For those who are interested to know my whereabouts and for those who are just passing by, Hello! How have you guys been? I wasnt really active in my spacehey due to a lot of personal matters in my life one of them being like a fever dream. My country had been suppressed by the same ruling party for 15 years. May not be a long time but the suffering made it feel like decades. So in recent months my people to be precise the students of our country revolting against our government it was many months of bloodshed many died and even after all that hardship we were able to do something our older generations could not. We caused a revolution. The ruling party eventually due to the great back lash and revolting of the people resigned and dissolved. Many of the MPS alongside the Prime Minister fled the country as the people in my country cheered the great victory. Sure after that a lot of criminal activities and risen but only for a few days as the current state is much better than before we are now a unitary state and following the parliamentary republic system. We've seen better days which we havent for the longest of time. I am thankful to life for such a great event to happen and I am thankful to be a part of it. I know suppression has not only been in our country as it may be far worse in others. I hope the people of such country dont loose hope. I know the situation is terrible and you may think that it wont change. But with a bit of determination and with unity everything is possible. 

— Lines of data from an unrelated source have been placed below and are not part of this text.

This design comes from an exercise in tuning for small area, a short achievable clock period and few clock cycles per item on the open sky130 flow, not from production work. RTL that was checked went through simulation tests only; none was proved equivalent to the original. Power is estimated from default activity; no workload was simulated.

==> flow/design.v <==
`default_nettype none
package mnps_pkg;
  localparam int DEF_STACK_DEPTH = 16;
  localparam logic FUNC_NOTE_ON  = 1'b0;
  localparam logic FUNC_NOTE_OFF = 1'b1;
  localparam logic [1:0] ACT_NONE    = 2'd0;
  localparam logic [1:0] ACT_START   = 2'd1;
  localparam logic [1:0] ACT_SLIDE   = 2'd2;
  localparam logic [1:0] ACT_RELEASE = 2'd3;
  typedef struct packed {
    logic               func;
    logic        [15:0] note_id;
    logic signed [15:0] note_pitch;
    logic        [15:0] note_velocity;
  } evt_t;
  typedef struct packed {
    logic        [1:0]  action;
    logic        [15:0] voice_id;
    logic signed [15:0] voice_pitch;
    logic        [15:0] voice_velocity;
    logic               overflow;
    logic        [4:0]  held_count;
  } res_t;
  typedef struct packed {
    logic        [15:0] id;
    logic signed [15:0] pitch;
    logic        [15:0] velocity;
  } entry_t;
endpackage
`default_nettype wire
`default_nettype none
module mnps_stack #(
  parameter int STACK_DEPTH = mnps_pkg::DEF_STACK_DEPTH
) (
  input  wire logic                   clk,
  input  wire logic                   rst,
  input  wire logic                   up,
  input  wire logic [STACK_DEPTH-1:0] dn,
  input  wire logic [47:0]            wentry,
  input  wire logic [15:0]            key,
  output logic [STACK_DEPTH-1:0]      eq,
  output logic [STACK_DEPTH-1:0]      valid,
  output logic [STACK_DEPTH-1:0]      valid_n,
  output logic [47:0]                 ent0,
  output logic [47:0]                 ent1
);
  logic [47:0] mem [0:STACK_DEPTH-1];
  for (genvar i = 0; i < STACK_DEPTH; i++) begin : g_ent
    logic [47:0] below;
    logic [47:0] above;
    logic        vbelow;
    logic        vabove;
    logic        hold;
    if (i == 0) begin : g_first
      assign below  = wentry;
      assign vbelow = 1'b1;
    end else begin : g_mid
      assign below  = mem[i-1];
      assign vbelow = valid[i-1];
    end
    if (i == STACK_DEPTH - 1) begin : g_last
      assign above  = mem[i];
      assign vabove = 1'b0;
    end else begin : g_inner
      assign above  = mem[i+1];
      assign vabove = valid[i+1];
    end
    assign hold = !up && !dn[i];
    always_ff @(posedge clk) begin
      mem[i] <= ({48{up}} & below) | ({48{dn[i]}} & above) | ({48{hold}} & mem[i]);
    end
    assign valid_n[i] = (up && vbelow) || (dn[i] && vabove) || (hold && valid[i]);
    always_ff @(posedge clk) begin
      if (rst) begin
        valid[i] <= 1'b0;
      end else begin
        valid[i] <= valid_n[i];
      end
    end
    assign eq[i] = valid[i] && (mem[i][47:32] == key);
  end
  assign ent0 = mem[0];
  assign ent1 = mem[1];
endmodule
`default_nettype wire
`default_nettype none
module mono_note_priority_stack_unit #(
  parameter int STACK_DEPTH = mnps_pkg::DEF_STACK_DEPTH
) (
  input  wire logic           clk,
  input  wire logic           rst,
  input  wire logic           evt_valid,
  output logic                evt_ready,
  input  wire mnps_pkg::evt_t evt,
  output logic                res_valid,
  input  wire logic           res_ready,
  output mnps_pkg::res_t      res
);
  localparam int D = STACK_DEPTH;
  localparam logic [4:0] C_ONE = 5'd1;
  logic         a_v;
  logic         a_func;
  logic [15:0]  a_id;
  logic [15:0]  a_p;
  logic [15:0]  a_vel;
  logic [D-1:0] a_eq;      
  logic         b_v;
  logic         b_func;
  logic [15:0]  b_id;
  logic [15:0]  b_p;
  logic [15:0]  b_vel;
  logic [D-1:0] b_eq;      
  logic         b_go;      
  logic         b_up;      
  logic [D-1:0] b_dn;      
  logic         b_rem;     
  logic         b_deep;    
  logic         b_snd;     
  logic [1:0]     oc;
  mnps_pkg::res_t s_res;
  mnps_pkg::res_t n_res;
  logic [4:0]  cnt;
  logic [15:0] sid;
  logic        svld;
  logic          go;
  logic          r_v;
  logic          pop;
  logic [1:0]    oc_n;
  logic          b_free;
  logic          a_free;
  logic          a_v_n;
  logic          b_v_n;
  logic          go_n;
  logic [D-1:0]  eq;
  logic [D-1:0]  eq_c;
  logic [D-1:0]  a_eq_c;
  logic [D-1:0]  src_eq;
  logic [D-1:0]  hi_n;
  logic          found_n;
  logic          on_n;
  logic [15:0]   id_n;
  logic [15:0]   sid_n;
  logic          svld_n;
  logic [D-1:0]  valid;
  logic [D-1:0]  valid_n;
  logic          on;
  logic          one;
  logic          sel1;
  logic [47:0]   ent0;
  logic [47:0]   ent1;
  logic [47:0]   top;
  logic [4:0]    cnt_n;
  mnps_stack #(
    .STACK_DEPTH (D)
  ) u_stack (
    .clk     (clk),
    .rst     (rst),
    .up      (b_up),
    .dn      (b_dn),
    .wentry  ({b_id, b_p, b_vel}),
    .key     (evt.note_id),
    .eq      (eq),
    .valid   (valid),
    .valid_n (valid_n),
    .ent0    (ent0),
    .ent1    (ent1)
  );
  function automatic logic [D-1:0] corr(input logic [D-1:0] v, input logic top_eq,
                                        input logic up, input logic [D-1:0] dn);
    logic [D-1:0] r;
    if (up) begin
      r = {v[D-2:0], top_eq};
    end else begin
      for (int i = 0; i < D - 1; i++) begin
        r[i] = dn[i] ? v[i+1] : v[i];
      end
      r[D-1] = dn[D-1] ? 1'b0 : v[D-1];
    end
    corr = r;
  endfunction
  assign go     = b_go;
  assign r_v    = (oc != 2'd0);
  assign pop    = r_v && res_ready;
  assign oc_n   = oc + {1'b0, go} - {1'b0, pop};
  assign b_free = !b_v || go;
  assign a_free = !a_v || b_free;
  assign a_v_n  = a_free ? evt_valid : a_v;
  assign b_v_n  = b_free ? a_v : b_v;
  assign go_n   = b_v_n && !oc_n[1];
  assign eq_c = corr(eq, (b_id == evt.note_id), b_up, b_dn);
  assign a_eq_c  = corr(a_eq, (b_id == a_id), b_up, b_dn);
  assign src_eq  = b_free ? a_eq_c : b_eq;
  assign on_n    = b_free ? (a_func == mnps_pkg::FUNC_NOTE_ON) : (b_func == mnps_pkg::FUNC_NOTE_ON);
  assign id_n    = b_free ? a_id : b_id;
  always_comb begin
    hi_n[D-1] = 1'b0;
    for (int i = D - 2; i >= 0; i--) begin
      hi_n[i] = hi_n[i+1] | src_eq[i+1];
    end
  end
  assign found_n = hi_n[0] | src_eq[0];
  assign on    = (b_func == mnps_pkg::FUNC_NOTE_ON);
  assign one   = !valid[1];
  assign sel1  = !b_deep && valid[1];
  assign top   = sel1 ? ent1 : ent0;
  assign cnt_n = b_up ? cnt + C_ONE : b_rem ? cnt - C_ONE : cnt;
  always_comb begin
    sid_n  = sid;
    svld_n = svld;
    if (go && on) begin
      sid_n  = b_id;
      svld_n = 1'b1;
    end else if (b_rem && b_snd) begin
      if (one) begin
        svld_n = 1'b0;
      end else begin
        sid_n = top[47:32];
      end
    end
  end
  always_comb begin
    if (on) begin
      n_res = {mnps_pkg::ACT_START, b_id, b_p, b_vel, valid[D-1], cnt_n};
    end else if (b_rem && b_snd) begin
      n_res = {(one ? mnps_pkg::ACT_RELEASE : mnps_pkg::ACT_SLIDE), top, 1'b0, cnt_n};
    end else begin
      n_res = {mnps_pkg::ACT_NONE, 48'd0, 1'b0, cnt_n};
    end
  end
  always_ff @(posedge clk) begin
    if (rst) begin
      a_v       <= 1'b0;
      b_v       <= 1'b0;
      b_go      <= 1'b0;
      b_up      <= 1'b0;
      b_dn      <= '0;
      b_rem     <= 1'b0;
      oc        <= 2'd0;
      evt_ready <= 1'b1;
      res_valid <= 1'b0;
      cnt       <= 5'd0;
      svld      <= 1'b0;
    end else begin
      a_v       <= a_v_n;
      b_v       <= b_v_n;
      b_go      <= go_n;
      b_up      <= go_n && on_n && !valid_n[D-1];
      b_dn      <= (go_n && !on_n && found_n) ? ~hi_n : '0;
      b_rem     <= go_n && !on_n && found_n;
      oc        <= oc_n;
      evt_ready <= !a_v_n || !b_v_n || go_n;
      res_valid <= (oc_n != 2'd0);
      cnt       <= cnt_n;
      svld      <= svld_n;
    end
  end
  always_ff @(posedge clk) begin
    if (a_free) begin
      a_func <= evt.func;
      a_id   <= evt.note_id;
      a_p    <= evt.note_pitch;
      a_vel  <= evt.note_velocity;
      a_eq   <= eq_c;
    end
    if (b_free) begin
      b_func <= a_func;
      b_id   <= a_id;
      b_p    <= a_p;
      b_vel  <= a_vel;
    end
    b_eq   <= src_eq;
    b_deep <= hi_n[0];
    b_snd  <= svld_n && (sid_n == id_n);
    sid    <= sid_n;
    if (!oc[1]) begin
      s_res <= n_res;
    end
    if (!r_v || res_ready) begin
      res <= oc[1] ? s_res : n_res;
    end
  end
endmodule
`default_nettype wire
`default_nettype none
module mnps_top (
  input  wire logic        clk,
  input  wire logic        rst,
  input  wire logic        evt_valid,
  output logic             evt_ready,
  input  wire logic        evt_func,
  input  wire logic [15:0] evt_note_id,
  input  wire logic [15:0] evt_note_pitch,
  input  wire logic [15:0] evt_note_velocity,
  output logic             res_valid,
  input  wire logic        res_ready,
  output logic [1:0]       res_action,
  output logic [15:0]      res_voice_id,
  output logic [15:0]      res_voice_pitch,
  output logic [15:0]      res_voice_velocity,
  output logic             res_overflow,
  output logic [4:0]       res_held_count
);
  mnps_pkg::evt_t evt;
  mnps_pkg::res_t res;
  assign evt = {evt_func, evt_note_id, evt_note_pitch, evt_note_velocity};
  assign res_action         = res.action;
  assign res_voice_id       = res.voice_id;
  assign res_voice_pitch    = res.voice_pitch;
  assign res_voice_velocity = res.voice_velocity;
  assign res_overflow       = res.overflow;
  assign res_held_count     = res.held_count;
  mono_note_priority_stack_unit #(
    .STACK_DEPTH (mnps_pkg::DEF_STACK_DEPTH)
  ) u_unit (
    .clk       (clk),
    .rst       (rst),
    .evt_valid (evt_valid),
    .evt_ready (evt_ready),
    .evt       (evt),
    .res_valid (res_valid),
    .res_ready (res_ready),
    .res       (res)
  );
endmodule
`default_nettype wire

Well other than that! Me myself has been well feeling strange these past few days. I am having this thing where I feel well neutral of all emotions I am not too happy nor too sad nor too upset or too excited and you get the gist. I feel meh I dont know why even during times where I am supposed to be upset. It does not happen. I am in a relationship right now and I am flooded with guilt and self loathing, my lover is a great person. But I distance myself I dont know why but I prefer solitary. This has caused them to doubt me say I might be cheating and they have been terribly upset as they told me they have been crying almost everyday due to my distance and not being online for awhile. Which is true I've been away for social media almost everyday half a month as I feel discomfort engaging in conversations and the worst part being when my partner tells me how upset they are with me I dont know how to comfort them or feel well sad about it and I hate myself for it I love them or do I? I have no clue and now I am thinking perhaps I should separate myself from them. For the better or for the worse. It is healthier and I want both of us the be healthy and happy. May things go well.